# Assigned task
Search the data for the string "cell", and report each line where it is found.

# Available data
--------------------------------
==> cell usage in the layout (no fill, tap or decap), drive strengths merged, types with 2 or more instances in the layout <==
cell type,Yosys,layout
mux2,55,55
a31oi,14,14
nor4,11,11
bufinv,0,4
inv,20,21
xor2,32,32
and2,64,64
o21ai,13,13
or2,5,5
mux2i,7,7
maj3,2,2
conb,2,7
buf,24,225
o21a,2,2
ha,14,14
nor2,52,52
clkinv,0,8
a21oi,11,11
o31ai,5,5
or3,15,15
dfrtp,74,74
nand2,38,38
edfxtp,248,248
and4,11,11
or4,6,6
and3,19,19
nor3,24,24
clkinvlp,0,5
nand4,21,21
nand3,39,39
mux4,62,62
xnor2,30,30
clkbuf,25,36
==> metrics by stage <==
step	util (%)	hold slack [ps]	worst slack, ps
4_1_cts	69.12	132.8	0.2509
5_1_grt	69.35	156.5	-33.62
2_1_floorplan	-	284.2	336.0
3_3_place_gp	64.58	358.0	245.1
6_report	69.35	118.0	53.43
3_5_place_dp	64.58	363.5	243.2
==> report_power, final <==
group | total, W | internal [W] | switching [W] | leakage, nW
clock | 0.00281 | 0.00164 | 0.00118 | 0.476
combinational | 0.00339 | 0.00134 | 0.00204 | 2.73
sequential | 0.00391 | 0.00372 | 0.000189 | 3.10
### src/rtl/btn_cycle_timer.sv
// Loadable saturating up-counter with a terminal-count compare flag.
`timescale 1ns/100ps
module btn_cycle_timer #(
   parameter int W = 8
) (
   input  logic         clk,
   input  logic         rst,
   input  logic         load_i,
   input  logic [W-1:0] load_val_i,
   input  logic         inc_i,
   input  logic [W-1:0] tc_val_i,
   output logic         tc_o
);

   logic [W-1:0] cnt_q;
   logic [W-1:0] cnt_d;

   // Load wins over increment; increment stops at all-ones instead of wrapping.
   always_comb begin
      cnt_d = cnt_q;
      if (load_i) begin
         cnt_d = load_val_i;
      end else if (inc_i && (cnt_q != '1)) begin
         cnt_d = cnt_q + W'(1);
      end
   end

   always_ff @(posedge clk or negedge rst) begin
      if (!rst) begin
         cnt_q <= '0;
      end else begin
         cnt_q <= cnt_d;
      end
   end

   assign tc_o = (cnt_q == tc_val_i);

endmodule

### src/rtl/btn_event_classifier.sv
// Classifies a debounced button into short, double and long presses.
// Optional auto-repeat while held is enabled by defining BTN_AUTOREPEAT_EN.
`timescale 1ns/100ps
module btn_event_classifier
   import btn_pkg::*;
#(
   parameter int LONG_CYC    = DEF_LONG_CYC,
   parameter int DBL_GAP_CYC = DEF_DBL_GAP_CYC,
   parameter int REPEAT_CYC  = DEF_REPEAT_CYC
) (
   input  logic clk,
   input  logic rst,
   input  logic i_btn,
   output logic o_short,
   output logic o_double,
   output logic o_long,
   output logic o_held,
   output logic o_repeat
);

   localparam int CW = btn_cnt_width(LONG_CYC, DBL_GAP_CYC, REPEAT_CYC);
   // The state-entry sample is the first of a run, so the count trails by one.
   localparam logic [CW-1:0] LONG_LAST = CW'(LONG_CYC - 2);
   localparam logic [CW-1:0] GAP_LAST  = CW'(DBL_GAP_CYC - 2);

   btn_state_t state_q;
   btn_state_t state_d;
   logic short_q, double_q, long_q, held_q;
   logic short_d, double_d, long_d;
   logic cnt_load, cnt_inc, cnt_tc;
   logic [CW-1:0] cnt_tc_val;

   assign cnt_tc_val = (state_q == S_WAIT2) ? GAP_LAST : LONG_LAST;

   always_comb begin
      state_d  = state_q;
      short_d  = 1'b0;
      double_d = 1'b0;
      long_d   = 1'b0;
      unique case (state_q)
         S_IDLE: begin
            if (i_btn) state_d = S_PRESS1;
         end
         S_PRESS1: begin
            if (!i_btn) begin
               state_d = S_WAIT2;
            end else if (cnt_tc) begin
               state_d = S_HELD;
               long_d  = 1'b1;
            end
         end
         S_WAIT2: begin
            if (i_btn) begin
               state_d = S_PRESS2;
            end else if (cnt_tc) begin
               state_d = S_IDLE;
               short_d = 1'b1;
            end
         end
         S_PRESS2: begin
            if (!i_btn) begin
               state_d  = S_IDLE;
               double_d = 1'b1;
            end else if (cnt_tc) begin
               state_d = S_HELD;
               long_d  = 1'b1;
            end
         end
         S_HELD: begin
            if (!i_btn) state_d = S_IDLE;
         end
         default: state_d = S_IDLE;
      endcase
   end

   assign cnt_load = (state_d != state_q);
   assign cnt_inc  = !cnt_load &&
                     ((state_q == S_PRESS1) || (state_q == S_WAIT2) || (state_q == S_PRESS2));

   btn_cycle_timer #(.W(CW)) u_cnt (
      .clk        (clk),
      .rst        (rst),
      .load_i     (cnt_load),
      .load_val_i ('0),
      .inc_i      (cnt_inc),
      .tc_val_i   (cnt_tc_val),
      .tc_o       (cnt_tc)
   );

   always_ff @(posedge clk or negedge rst) begin
      if (!rst) begin
         state_q  <= S_IDLE;
         short_q  <= 1'b0;
         double_q <= 1'b0;
         long_q   <= 1'b0;
         held_q   <= 1'b0;
      end else begin
         state_q  <= state_d;
         short_q  <= short_d;
         double_q <= double_d;
         long_q   <= long_d;
         held_q   <= (state_d == S_HELD);
      end
   end

   assign o_short  = short_q;
   assign o_double = double_q;
   assign o_long   = long_q;
   assign o_held   = held_q;

`ifdef BTN_AUTOREPEAT_EN
   localparam logic [CW-1:0] REP_LAST = CW'(REPEAT_CYC - 1);

   logic held_stay, rep_tc, rep_load, repeat_d, repeat_q;

   // Restarts on HELD entry and after each pulse; a release sample never pulses.
   assign held_stay = (state_q == S_HELD) && (state_d == S_HELD);
   assign repeat_d  = held_stay && rep_tc;
   assign rep_load  = ((state_d == S_HELD) && (state_q != S_HELD)) || repeat_d;

   btn_cycle_timer #(.W(CW)) u_rep (
      .clk        (clk),
      .rst        (rst),
      .load_i     (rep_load),
      .load_val_i ('0),
      .inc_i      (held_stay),
      .tc_val_i   (REP_LAST),
      .tc_o       (rep_tc)
   );

   always_ff @(posedge clk or negedge rst) begin
      if (!rst) begin
         repeat_q <= 1'b0;
      end else begin
         repeat_q <= repeat_d;
      end
   end

   assign o_repeat = repeat_q;
`else
   assign o_repeat = 1'b0;
`endif

endmodule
--------------------------------
# Problem solution
==> cell usage in the layout (no fill, tap or decap), drive strengths merged, types with 2 or more instances in the layout <==
cell type,Yosys,layout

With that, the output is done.